Depuis quelques années, l’apport en eau sur la montagne a nettement diminué, une réalité que le maire impute aux changements climatiques. Moins d’eau ruisselle et imprègne la terre, il faut donc aller chercher la ressource à des profondeurs de plus en plus grandes.

« Mes voisins ont voulu se creuser des puits artésiens. Les puisatiers disaient : “Généralement, à 200 pieds, vous êtes corrects.” Les gens allaient jusqu’à 400 pieds et il n’y avait pas suffisamment d’eau, se rappelle Robert Benoit. Il fallait faire de la fracturation hydraulique ! Ça nous a amenés à réfléchir à la nappe phréatique, et nous avons compris qu’elle bougeait en raison du surdéveloppement. »

La sécheresse affecte aussi les hauteurs de Sutton, où environ 3000 personnes s’alimentent à même des eaux de surface qui, là aussi, peinent de plus en plus à suffire à la demande. « Il y a une population très importante dans la montagne, indique le maire Benoit. C’était surtout des villégiateurs, des gens qui ont une résidence secondaire dont ils profitaient l’hiver, pour skier, et qui l’utilisaient plus ou moins en été. La pandémie, ajoute-t-il, a fait en sorte que les gens viennent à Sutton presque de façon permanente. »

Avec, pour conséquence, une consommation d’eau qui augmente « considérablement », note le maire. Au point où, présentement, chaque goutte compte, ou presque. « Nous sommes dans une situation d’équilibre entre l’offre et la demande », déclare l’élu.

Portrait alarmant

 

Un rapport commandé par la mairie et présenté mercredi dresse le portrait d’une situation alarmante. Comme l’eau disponible ne suffit plus en période d’étiage ou de grande consommation, l’étude de Tetra Tech évoque la possibilité de connecter le système qui approvisionne la montagne à l’aqueduc du village situé en contrebas, dans la vallée, et qui s’alimente à même la nappe phréatique.

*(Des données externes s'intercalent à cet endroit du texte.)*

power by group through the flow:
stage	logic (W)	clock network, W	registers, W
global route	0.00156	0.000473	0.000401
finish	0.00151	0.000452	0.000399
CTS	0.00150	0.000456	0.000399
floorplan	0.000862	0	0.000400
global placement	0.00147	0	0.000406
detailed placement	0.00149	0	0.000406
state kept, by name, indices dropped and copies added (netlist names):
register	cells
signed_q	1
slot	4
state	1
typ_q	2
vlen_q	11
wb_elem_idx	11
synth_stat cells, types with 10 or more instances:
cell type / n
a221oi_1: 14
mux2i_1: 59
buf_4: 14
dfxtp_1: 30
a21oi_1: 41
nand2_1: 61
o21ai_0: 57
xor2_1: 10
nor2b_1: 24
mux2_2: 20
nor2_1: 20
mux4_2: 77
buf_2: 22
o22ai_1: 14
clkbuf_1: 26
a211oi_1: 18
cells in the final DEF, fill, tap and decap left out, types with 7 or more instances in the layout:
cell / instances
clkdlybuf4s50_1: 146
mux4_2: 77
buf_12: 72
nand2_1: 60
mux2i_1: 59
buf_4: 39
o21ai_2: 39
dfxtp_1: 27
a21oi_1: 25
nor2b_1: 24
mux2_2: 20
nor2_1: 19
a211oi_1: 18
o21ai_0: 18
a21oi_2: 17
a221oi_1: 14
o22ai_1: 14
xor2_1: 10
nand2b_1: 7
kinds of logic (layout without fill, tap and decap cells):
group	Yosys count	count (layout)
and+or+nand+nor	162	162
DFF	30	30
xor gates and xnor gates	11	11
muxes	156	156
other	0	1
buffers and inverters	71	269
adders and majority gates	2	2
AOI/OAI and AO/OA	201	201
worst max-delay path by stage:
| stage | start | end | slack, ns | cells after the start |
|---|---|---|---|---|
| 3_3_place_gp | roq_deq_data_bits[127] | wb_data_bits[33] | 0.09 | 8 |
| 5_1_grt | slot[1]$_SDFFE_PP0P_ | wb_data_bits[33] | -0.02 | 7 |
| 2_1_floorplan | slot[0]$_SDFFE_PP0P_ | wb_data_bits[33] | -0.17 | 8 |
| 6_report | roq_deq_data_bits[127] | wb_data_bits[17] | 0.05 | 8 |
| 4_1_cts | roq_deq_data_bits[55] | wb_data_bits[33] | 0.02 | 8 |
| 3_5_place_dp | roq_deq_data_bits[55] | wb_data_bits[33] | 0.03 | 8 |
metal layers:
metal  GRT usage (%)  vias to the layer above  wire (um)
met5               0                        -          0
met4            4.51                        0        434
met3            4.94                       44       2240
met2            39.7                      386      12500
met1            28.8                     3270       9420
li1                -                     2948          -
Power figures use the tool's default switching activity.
<file path="src/rtl/exp5_pkg.sv">
// exp5_pkg: shared constants for the experiment-5 sequence-memory datapath.
//   LARGURA_DADO          width of button / play / ROM words
//   LARGURA_CONTADOR      width of the E and L position counters
//   TIMEOUT_CICLOS_PADRAO default play timeout in clock cycles (5 s at 1 kHz)
//   ROM_CONTEUDO          fixed game sequence, one-hot words, entry i at [i]
package exp5_pkg;

    localparam int LARGURA_DADO          = 4;
    localparam int LARGURA_CONTADOR      = 4;
    localparam int TIMEOUT_CICLOS_PADRAO = 5000;

    // Listed from address 15 down to address 0 so that ROM_CONTEUDO[a]
    // returns the word at address a.
    // Address order 0..15: 1,2,4,8,4,2,1,1,2,2,4,4,8,8,1,4
    localparam logic [15:0][LARGURA_DADO-1:0] ROM_CONTEUDO = {
        4'h4, 4'h1, 4'h8, 4'h8, 4'h4, 4'h4, 4'h2, 4'h2,
        4'h1, 4'h1, 4'h2, 4'h4, 4'h8, 4'h4, 4'h2, 4'h1
    };

endpackage

</file>
<file path="src/rtl/exp5_contador_m.sv">
// exp5_contador_m: mod-M up counter.
//   clock, reset_n : rising-edge clock, asynchronous active-low reset
//   zera_i         : synchronous clear, wins over conta_i
//   conta_i        : increment; M-1 wraps to 0
//   valor_o        : current count
//   fim_o          : count == M-1
module exp5_contador_m #(
    parameter int M = 16,
    parameter int W = 4
) (
    input  logic         clock,
    input  logic         reset_n,
    input  logic         zera_i,
    input  logic         conta_i,
    output logic [W-1:0] valor_o,
    output logic         fim_o
);

    localparam logic [W-1:0] MAXIMO = W'(M - 1);

    logic [W-1:0] valor_q;
    logic [W-1:0] valor_d;

    always_comb begin
        valor_d = valor_q;
        if (zera_i) begin
            valor_d = '0;
        end else if (conta_i) begin
            valor_d = (valor_q == MAXIMO) ? '0 : valor_q + 1'b1;
        end
    end

    always_ff @(posedge clock or negedge reset_n) begin
        if (!reset_n) begin
            valor_q <= '0;
        end else begin
            valor_q <= valor_d;
        end
    end

    assign valor_o = valor_q;
    assign fim_o   = (valor_q == MAXIMO);

endmodule

</file>
<file path="src/rtl/exp5_fluxo_dados.sv">
// exp5_fluxo_dados: datapath of the experiment-5 sequence-memory game.
// Executes the control unit's commands and produces its status signals.
//   clock, reset_n      : rising-edge clock, asynchronous active-low reset
//   zeraE/contaE        : clear / increment position counter E
//   zeraL/contaL        : clear / increment round-limit counter L
//   zeraR/registraR     : clear / load play register R from botoes
//   contaT              : run the play timer (timer clears while low)
//   botoes              : player buttons, one-hot when pressed
//   jogada              : one-cycle pulse on a new press
//   igualE              : ROM[E] == R
//   fimE / fimL         : E == N-1 / L == N-1
//   igualL              : E == L
//   timeout             : timer expired (held while contaT stays high)
//   db_contagem, db_limite, db_memoria, db_jogada : E, L, ROM[E], R
module exp5_fluxo_dados
    import exp5_pkg::*;
#(
    parameter int N              = 16,
    parameter int TIMEOUT_CICLOS = TIMEOUT_CICLOS_PADRAO
) (
    input  logic                        clock,
    input  logic                        reset_n,
    input  logic                        zeraE,
    input  logic                        contaE,
    input  logic                        zeraL,
    input  logic                        contaL,
    input  logic                        zeraR,
    input  logic                        registraR,
    input  logic                        contaT,
    input  logic [LARGURA_DADO-1:0]     botoes,
    output logic                        jogada,
    output logic                        igualE,
    output logic                        fimE,
    output logic                        igualL,
    output logic                        fimL,
    output logic                        timeout,
    output logic [LARGURA_CONTADOR-1:0] db_contagem,
    output logic [LARGURA_CONTADOR-1:0] db_limite,
    output logic [LARGURA_DADO-1:0]     db_memoria,
    output logic [LARGURA_DADO-1:0]     db_jogada
);

    // Timer is at least 13 bits wide; grows only for very long timeouts.
    localparam int LARGURA_T = ($clog2(TIMEOUT_CICLOS) > 13) ? $clog2(TIMEOUT_CICLOS) : 13;
    localparam logic [LARGURA_T-1:0] T_MAX = LARGURA_T'(TIMEOUT_CICLOS - 1);

    logic [LARGURA_CONTADOR-1:0] contagem_e;
    logic [LARGURA_CONTADOR-1:0] contagem_l;
    logic [LARGURA_DADO-1:0]     memoria;

    logic [LARGURA_DADO-1:0]     r_q;
    logic [LARGURA_DADO-1:0]     r_d;
    logic [LARGURA_T-1:0]        t_q;
    logic [LARGURA_T-1:0]        t_d;
    logic                        s0_q;
    logic                        s0_d;
    logic                        s1_q;
    logic                        s1_d;

    // ---------------- counters E and L ----------------
    exp5_contador_m #(
        .M (N),
        .W (LARGURA_CONTADOR)
    ) u_contador_e (
        .clock   (clock),
        .reset_n (reset_n),
        .zera_i  (zeraE),
        .conta_i (contaE),
        .valor_o (contagem_e),
        .fim_o   (fimE)
    );

    exp5_contador_m #(
        .M (N),
        .W (LARGURA_CONTADOR)
    ) u_contador_l (
        .clock   (clock),
        .reset_n (reset_n),
        .zera_i  (zeraL),
        .conta_i (contaL),
        .valor_o (contagem_l),
        .fim_o   (fimL)
    );

    // ---------------- next-state logic ----------------
    always_comb begin
        r_d = r_q;
        if (zeraR) begin
            r_d = '0;
        end else if (registraR) begin
            r_d = botoes;
        end

        // Saturating timer: parks at T_MAX so timeout stays asserted.
        t_d = t_q;
        if (!contaT) begin
            t_d = '0;
        end else if (t_q != T_MAX) begin
            t_d = t_q + 1'b1;
        end

        s0_d = |botoes;
        s1_d = s0_q;
    end

    always_ff @(posedge clock or negedge reset_n) begin
        if (!reset_n) begin
            r_q  <= '0;
            t_q  <= '0;
            s0_q <= 1'b0;
            s1_q <= 1'b0;
        end else begin
            r_q  <= r_d;
            t_q  <= t_d;
            s0_q <= s0_d;
            s1_q <= s1_d;
        end
    end

    // ---------------- status outputs ----------------
    assign memoria = ROM_CONTEUDO[contagem_e];
    assign igualE  = (memoria == r_q);
    assign igualL  = (contagem_e == contagem_l);
    // Gating with contaT makes timeout fall in the same cycle contaT drops.
    assign timeout = contaT && (t_q == T_MAX);
    // Rising edge of "any button pressed": one pulse per press.
    assign jogada  = s0_q & ~s1_q;

    assign db_contagem = contagem_e;
    assign db_limite   = contagem_l;
    assign db_memoria  = memoria;
    assign db_jogada   = r_q;

endmodule
</file>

Le maillage des deux systèmes permettrait d’alimenter 400 nouvelles portes à flanc de montagne — mais la facture pour relier les deux réseaux s’élève à 15 millions de dollars, selon le rapport. Un fardeau financier ingérable pour Sutton, dont le budget de fonctionnement de 2022 en prévoit 13.

La solution à court terme, selon le maire, est de suivre la recommandation du rapport et de suspendre la réalisation des 760 logements prévus sur la montagne. « Avant de puiser davantage d’eau dans la nappe phréatique, je veux m’assurer que sa capacité de recharge sera suffisante pour alimenter de nouveaux lotissements. »

La municipalité n’entend pas en rester là. Elle étudie différentes possibilités pour réduire la consommation d’eau de sa population, notamment en obligeant l’installation d’équipement économe dans les nouvelles habitations. Le maire Robert Benoit n’exclut aucune option, même l’installation de compteurs d’eau. « C’est comme avec l’essence : quand le prix monte, les gens en consomment moins et pensent même à se procurer une voiture électrique », précise-t-il.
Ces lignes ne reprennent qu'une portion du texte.